» ACTION ITEM
Set down exactly each line of the entries below, beginning at the one that contains "export PLACE_DENSITY = 0.94" and ending at the last, and no others.

____ INFORMATION GIVEN

--- config.mk ---
export PLATFORM = sky130hd
export DESIGN_NAME = img_mem_ctrl
export DESIGN_NICKNAME = d
export VERILOG_FILES = /design/src/rtl/img_mem_ctrl.sv
export SDC_FILE = /design/constraint.sdc
export NUM_CORES = 1
export LEC_CHECK = 0
export BUFFER_PORTS_ARGS = -buffer_cell sky130_fd_sc_hd__buf_2
export CORE_ASPECT_RATIO = 0.8
export CORE_UTILIZATION = 49
export CTS_BUF_LIST = sky130_fd_sc_hd__clkbuf_2 sky130_fd_sc_hd__clkbuf_4 sky130_fd_sc_hd__clkbuf_8
export CTS_CLUSTER_SIZE = 14
export DETAILED_ROUTE_END_ITERATION = 8
export PLACE_DENSITY = 0.94
export SKIP_LAST_GASP = 1
export SYNTH_ARGS = -nofsm -noshare
export SYNTH_HDL_FRONTEND = slang
export SYNTH_SLANG_ARGS = --single-unit
--- constraint.sdc ---
create_clock -name clk -period 2.34 [get_ports clk]
set_input_delay 0.468 -clock clk [delete_from_list [all_inputs] [get_ports clk]]
set_output_delay 0.468 -clock clk [all_outputs]
set_load 0.01 [all_outputs]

________

» YOUR RESPONSE
export PLACE_DENSITY = 0.94
export SKIP_LAST_GASP = 1
export SYNTH_ARGS = -nofsm -noshare
export SYNTH_HDL_FRONTEND = slang
export SYNTH_SLANG_ARGS = --single-unit
--- constraint.sdc ---
create_clock -name clk -period 2.34 [get_ports clk]
set_input_delay 0.468 -clock clk [delete_from_list [all_inputs] [get_ports clk]]
set_output_delay 0.468 -clock clk [all_outputs]
set_load 0.01 [all_outputs]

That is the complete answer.